Problem statement: Take the material below and reproduce, word for word, only the lines from the line with "-- metal layers" through the line with "nand4 4, nor2".

=== Begin Enclosure ===

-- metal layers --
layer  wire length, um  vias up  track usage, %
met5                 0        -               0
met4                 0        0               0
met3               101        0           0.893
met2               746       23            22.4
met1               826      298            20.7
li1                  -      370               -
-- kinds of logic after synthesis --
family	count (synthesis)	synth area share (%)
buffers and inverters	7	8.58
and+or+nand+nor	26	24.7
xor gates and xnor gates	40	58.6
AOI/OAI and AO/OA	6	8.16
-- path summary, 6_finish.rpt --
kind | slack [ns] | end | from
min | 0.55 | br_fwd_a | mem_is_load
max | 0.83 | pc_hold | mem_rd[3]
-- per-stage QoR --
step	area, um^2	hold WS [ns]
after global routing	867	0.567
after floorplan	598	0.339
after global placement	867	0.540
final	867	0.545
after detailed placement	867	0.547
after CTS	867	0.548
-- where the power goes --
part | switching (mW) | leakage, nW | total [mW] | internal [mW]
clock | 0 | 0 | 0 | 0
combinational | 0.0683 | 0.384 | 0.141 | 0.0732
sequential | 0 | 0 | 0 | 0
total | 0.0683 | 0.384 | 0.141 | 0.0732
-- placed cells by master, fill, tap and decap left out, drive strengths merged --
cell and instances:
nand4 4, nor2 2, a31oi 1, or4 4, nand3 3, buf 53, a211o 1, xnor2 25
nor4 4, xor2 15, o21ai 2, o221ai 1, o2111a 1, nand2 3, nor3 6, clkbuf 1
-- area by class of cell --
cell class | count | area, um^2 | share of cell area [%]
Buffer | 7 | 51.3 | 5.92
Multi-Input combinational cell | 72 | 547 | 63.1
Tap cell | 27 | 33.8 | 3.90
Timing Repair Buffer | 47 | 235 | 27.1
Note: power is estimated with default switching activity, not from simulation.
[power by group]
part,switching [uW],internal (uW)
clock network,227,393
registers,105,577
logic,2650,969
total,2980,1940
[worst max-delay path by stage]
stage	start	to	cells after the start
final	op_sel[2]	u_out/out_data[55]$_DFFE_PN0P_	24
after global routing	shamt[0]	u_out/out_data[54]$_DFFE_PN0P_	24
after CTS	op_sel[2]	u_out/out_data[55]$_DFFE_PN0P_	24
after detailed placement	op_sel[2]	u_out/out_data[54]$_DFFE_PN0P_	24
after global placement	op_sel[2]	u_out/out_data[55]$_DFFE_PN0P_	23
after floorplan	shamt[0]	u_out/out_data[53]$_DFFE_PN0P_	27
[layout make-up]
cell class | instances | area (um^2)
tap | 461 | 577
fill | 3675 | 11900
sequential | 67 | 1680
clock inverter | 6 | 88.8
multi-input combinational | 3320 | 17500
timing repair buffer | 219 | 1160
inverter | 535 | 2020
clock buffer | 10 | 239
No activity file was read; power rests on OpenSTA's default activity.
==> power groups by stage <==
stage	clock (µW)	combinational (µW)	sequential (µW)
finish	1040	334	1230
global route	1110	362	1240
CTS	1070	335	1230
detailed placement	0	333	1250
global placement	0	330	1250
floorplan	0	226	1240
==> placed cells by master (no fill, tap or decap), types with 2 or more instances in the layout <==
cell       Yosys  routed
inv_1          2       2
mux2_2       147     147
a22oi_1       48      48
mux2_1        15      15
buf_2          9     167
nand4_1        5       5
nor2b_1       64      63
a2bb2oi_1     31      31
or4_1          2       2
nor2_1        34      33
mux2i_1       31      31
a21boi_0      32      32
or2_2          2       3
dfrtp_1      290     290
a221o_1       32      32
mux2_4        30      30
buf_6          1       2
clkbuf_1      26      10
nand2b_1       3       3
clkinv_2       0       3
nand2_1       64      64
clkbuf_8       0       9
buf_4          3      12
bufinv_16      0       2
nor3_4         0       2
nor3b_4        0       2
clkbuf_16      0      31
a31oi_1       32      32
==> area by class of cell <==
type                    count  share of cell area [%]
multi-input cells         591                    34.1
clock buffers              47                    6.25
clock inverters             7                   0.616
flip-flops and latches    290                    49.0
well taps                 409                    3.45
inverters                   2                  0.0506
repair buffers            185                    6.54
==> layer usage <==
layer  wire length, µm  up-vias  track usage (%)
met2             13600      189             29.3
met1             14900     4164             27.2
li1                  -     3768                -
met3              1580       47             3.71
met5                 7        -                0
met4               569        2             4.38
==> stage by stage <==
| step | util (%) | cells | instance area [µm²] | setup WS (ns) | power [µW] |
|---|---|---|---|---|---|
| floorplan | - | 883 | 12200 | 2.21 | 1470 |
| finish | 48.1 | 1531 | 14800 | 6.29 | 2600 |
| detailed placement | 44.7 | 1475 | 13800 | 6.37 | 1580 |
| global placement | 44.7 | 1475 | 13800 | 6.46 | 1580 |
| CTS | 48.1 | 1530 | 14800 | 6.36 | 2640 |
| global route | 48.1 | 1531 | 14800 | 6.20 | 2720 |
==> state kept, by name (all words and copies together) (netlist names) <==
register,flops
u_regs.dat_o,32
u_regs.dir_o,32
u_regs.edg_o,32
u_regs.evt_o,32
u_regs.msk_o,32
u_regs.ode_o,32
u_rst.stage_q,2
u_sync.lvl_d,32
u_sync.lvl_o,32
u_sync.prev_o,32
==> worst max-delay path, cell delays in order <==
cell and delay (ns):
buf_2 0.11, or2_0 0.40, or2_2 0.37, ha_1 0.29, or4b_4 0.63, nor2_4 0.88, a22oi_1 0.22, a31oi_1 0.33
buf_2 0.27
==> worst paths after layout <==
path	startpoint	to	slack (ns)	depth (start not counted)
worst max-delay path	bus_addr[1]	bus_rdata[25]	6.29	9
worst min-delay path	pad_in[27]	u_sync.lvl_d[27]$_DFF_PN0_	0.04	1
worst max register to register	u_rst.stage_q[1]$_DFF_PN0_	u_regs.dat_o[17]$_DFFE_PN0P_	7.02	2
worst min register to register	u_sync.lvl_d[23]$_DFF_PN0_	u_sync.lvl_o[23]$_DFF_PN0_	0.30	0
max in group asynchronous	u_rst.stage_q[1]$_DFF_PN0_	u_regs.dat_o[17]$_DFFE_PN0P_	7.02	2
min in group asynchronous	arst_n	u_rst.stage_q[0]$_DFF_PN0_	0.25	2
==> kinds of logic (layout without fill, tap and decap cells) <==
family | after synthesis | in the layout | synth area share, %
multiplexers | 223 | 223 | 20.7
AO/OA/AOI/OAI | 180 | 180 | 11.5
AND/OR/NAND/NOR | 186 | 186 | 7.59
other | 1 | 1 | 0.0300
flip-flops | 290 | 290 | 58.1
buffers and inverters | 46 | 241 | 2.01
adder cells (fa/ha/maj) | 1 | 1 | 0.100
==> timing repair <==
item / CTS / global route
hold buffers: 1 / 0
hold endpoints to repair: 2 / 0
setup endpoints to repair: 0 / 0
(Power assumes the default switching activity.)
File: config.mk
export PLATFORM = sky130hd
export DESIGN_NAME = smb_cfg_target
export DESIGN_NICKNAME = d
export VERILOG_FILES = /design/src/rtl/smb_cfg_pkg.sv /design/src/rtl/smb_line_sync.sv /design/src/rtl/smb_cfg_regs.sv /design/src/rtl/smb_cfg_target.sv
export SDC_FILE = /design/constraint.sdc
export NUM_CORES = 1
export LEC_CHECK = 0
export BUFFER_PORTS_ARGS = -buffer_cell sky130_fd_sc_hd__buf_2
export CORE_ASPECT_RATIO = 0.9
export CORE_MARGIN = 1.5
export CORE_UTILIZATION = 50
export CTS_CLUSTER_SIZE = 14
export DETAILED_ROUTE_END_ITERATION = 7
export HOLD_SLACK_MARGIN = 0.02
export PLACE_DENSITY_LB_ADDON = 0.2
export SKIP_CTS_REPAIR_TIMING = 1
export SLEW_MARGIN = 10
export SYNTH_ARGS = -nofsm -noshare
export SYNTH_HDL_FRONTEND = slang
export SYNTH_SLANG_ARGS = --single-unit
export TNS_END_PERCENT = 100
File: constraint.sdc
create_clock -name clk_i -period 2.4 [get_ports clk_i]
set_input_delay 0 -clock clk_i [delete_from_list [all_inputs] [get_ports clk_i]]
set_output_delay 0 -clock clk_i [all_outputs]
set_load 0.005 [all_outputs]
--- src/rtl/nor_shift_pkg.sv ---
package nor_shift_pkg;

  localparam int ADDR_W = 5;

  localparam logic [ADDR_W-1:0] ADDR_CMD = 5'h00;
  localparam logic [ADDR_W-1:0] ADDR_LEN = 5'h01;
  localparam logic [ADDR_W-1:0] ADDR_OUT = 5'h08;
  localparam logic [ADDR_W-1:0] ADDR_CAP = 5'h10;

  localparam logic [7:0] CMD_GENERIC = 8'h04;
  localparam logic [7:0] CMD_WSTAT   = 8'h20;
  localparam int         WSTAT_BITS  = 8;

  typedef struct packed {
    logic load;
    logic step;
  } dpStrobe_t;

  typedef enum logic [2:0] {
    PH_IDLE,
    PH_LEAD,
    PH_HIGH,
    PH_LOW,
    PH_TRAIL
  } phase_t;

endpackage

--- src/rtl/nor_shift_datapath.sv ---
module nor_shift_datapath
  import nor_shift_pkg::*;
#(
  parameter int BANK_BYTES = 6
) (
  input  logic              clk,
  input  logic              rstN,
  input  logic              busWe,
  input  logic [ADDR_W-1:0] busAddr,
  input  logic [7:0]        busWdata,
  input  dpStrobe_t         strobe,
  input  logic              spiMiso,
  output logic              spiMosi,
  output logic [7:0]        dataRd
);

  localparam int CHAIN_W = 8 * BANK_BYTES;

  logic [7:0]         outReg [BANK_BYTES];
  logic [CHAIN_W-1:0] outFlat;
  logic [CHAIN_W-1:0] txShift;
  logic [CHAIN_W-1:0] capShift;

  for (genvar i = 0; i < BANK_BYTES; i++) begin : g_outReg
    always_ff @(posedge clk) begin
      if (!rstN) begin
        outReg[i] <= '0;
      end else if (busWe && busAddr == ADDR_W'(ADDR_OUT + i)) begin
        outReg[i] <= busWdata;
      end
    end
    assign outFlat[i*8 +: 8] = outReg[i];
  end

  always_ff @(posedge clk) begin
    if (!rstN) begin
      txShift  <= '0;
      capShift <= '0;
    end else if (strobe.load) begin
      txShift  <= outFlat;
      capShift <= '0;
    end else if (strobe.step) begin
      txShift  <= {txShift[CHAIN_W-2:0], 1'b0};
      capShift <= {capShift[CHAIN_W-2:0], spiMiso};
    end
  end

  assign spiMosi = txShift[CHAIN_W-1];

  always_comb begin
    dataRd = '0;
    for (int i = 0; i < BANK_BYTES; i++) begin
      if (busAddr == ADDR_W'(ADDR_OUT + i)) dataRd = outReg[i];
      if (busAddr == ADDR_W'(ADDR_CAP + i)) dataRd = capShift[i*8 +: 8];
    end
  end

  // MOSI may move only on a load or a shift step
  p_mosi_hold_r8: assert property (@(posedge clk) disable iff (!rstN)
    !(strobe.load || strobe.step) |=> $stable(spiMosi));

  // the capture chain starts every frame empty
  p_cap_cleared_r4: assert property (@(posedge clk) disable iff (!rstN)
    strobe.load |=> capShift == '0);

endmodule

=== End Enclosure ===
=== Begin Enclosure ===

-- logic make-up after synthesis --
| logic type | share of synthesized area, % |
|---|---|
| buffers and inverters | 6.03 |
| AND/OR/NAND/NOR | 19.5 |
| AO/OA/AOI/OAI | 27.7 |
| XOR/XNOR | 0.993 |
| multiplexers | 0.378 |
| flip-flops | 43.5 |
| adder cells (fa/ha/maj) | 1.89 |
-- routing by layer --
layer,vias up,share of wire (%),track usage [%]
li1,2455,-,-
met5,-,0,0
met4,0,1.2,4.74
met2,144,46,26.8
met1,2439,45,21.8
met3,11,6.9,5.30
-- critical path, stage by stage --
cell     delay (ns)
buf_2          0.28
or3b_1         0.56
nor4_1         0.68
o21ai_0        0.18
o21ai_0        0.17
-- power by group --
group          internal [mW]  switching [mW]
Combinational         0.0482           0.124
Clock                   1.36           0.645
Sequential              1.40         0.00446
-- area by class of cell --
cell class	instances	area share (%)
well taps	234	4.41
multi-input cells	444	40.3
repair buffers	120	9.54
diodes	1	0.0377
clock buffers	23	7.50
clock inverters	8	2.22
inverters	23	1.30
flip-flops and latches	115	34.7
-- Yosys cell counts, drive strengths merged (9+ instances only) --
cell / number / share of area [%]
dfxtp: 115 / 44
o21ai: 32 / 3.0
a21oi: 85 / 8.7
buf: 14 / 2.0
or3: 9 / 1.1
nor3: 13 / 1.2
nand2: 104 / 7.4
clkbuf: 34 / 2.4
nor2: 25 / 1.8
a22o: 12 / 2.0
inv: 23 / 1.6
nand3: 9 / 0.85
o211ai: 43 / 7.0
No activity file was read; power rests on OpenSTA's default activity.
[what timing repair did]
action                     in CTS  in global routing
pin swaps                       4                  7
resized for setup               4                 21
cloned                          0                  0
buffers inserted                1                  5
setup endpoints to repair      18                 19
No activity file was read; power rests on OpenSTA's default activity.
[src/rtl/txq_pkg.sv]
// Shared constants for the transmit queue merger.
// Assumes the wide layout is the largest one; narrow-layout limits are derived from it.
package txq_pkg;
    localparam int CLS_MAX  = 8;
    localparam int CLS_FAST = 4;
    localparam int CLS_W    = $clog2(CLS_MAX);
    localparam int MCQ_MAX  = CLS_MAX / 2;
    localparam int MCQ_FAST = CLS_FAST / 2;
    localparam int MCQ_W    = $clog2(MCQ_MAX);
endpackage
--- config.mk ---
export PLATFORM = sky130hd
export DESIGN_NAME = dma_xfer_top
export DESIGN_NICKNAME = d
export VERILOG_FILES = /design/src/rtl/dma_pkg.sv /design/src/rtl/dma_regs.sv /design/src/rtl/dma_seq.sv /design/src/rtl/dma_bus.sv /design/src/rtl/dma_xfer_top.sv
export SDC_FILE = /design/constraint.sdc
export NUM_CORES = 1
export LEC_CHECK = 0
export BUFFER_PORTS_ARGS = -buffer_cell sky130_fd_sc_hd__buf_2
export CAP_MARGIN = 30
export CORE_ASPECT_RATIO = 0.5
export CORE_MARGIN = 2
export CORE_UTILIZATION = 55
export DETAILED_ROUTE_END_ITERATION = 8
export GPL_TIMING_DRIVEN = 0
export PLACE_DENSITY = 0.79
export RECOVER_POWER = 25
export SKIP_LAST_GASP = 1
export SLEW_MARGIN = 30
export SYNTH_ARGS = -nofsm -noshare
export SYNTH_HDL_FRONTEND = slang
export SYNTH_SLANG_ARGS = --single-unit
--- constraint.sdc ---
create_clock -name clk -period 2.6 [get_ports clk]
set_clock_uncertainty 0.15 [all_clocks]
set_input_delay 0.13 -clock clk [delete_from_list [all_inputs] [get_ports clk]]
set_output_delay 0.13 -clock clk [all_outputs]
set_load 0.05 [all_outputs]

=== End Enclosure ===

Answer to this task:
-- metal layers --
layer  wire length, um  vias up  track usage, %
met5                 0        -               0
met4                 0        0               0
met3               101        0           0.893
met2               746       23            22.4
met1               826      298            20.7
li1                  -      370               -
-- kinds of logic after synthesis --
family	count (synthesis)	synth area share (%)
buffers and inverters	7	8.58
and+or+nand+nor	26	24.7
xor gates and xnor gates	40	58.6
AOI/OAI and AO/OA	6	8.16
-- path summary, 6_finish.rpt --
kind | slack [ns] | end | from
min | 0.55 | br_fwd_a | mem_is_load
max | 0.83 | pc_hold | mem_rd[3]
-- per-stage QoR --
step	area, um^2	hold WS [ns]
after global routing	867	0.567
after floorplan	598	0.339
after global placement	867	0.540
final	867	0.545
after detailed placement	867	0.547
after CTS	867	0.548
-- where the power goes --
part | switching (mW) | leakage, nW | total [mW] | internal [mW]
clock | 0 | 0 | 0 | 0
combinational | 0.0683 | 0.384 | 0.141 | 0.0732
sequential | 0 | 0 | 0 | 0
total | 0.0683 | 0.384 | 0.141 | 0.0732
-- placed cells by master, fill, tap and decap left out, drive strengths merged --
cell and instances:
nand4 4, nor2 2, a31oi 1, or4 4, nand3 3, buf 53, a211o 1, xnor2 25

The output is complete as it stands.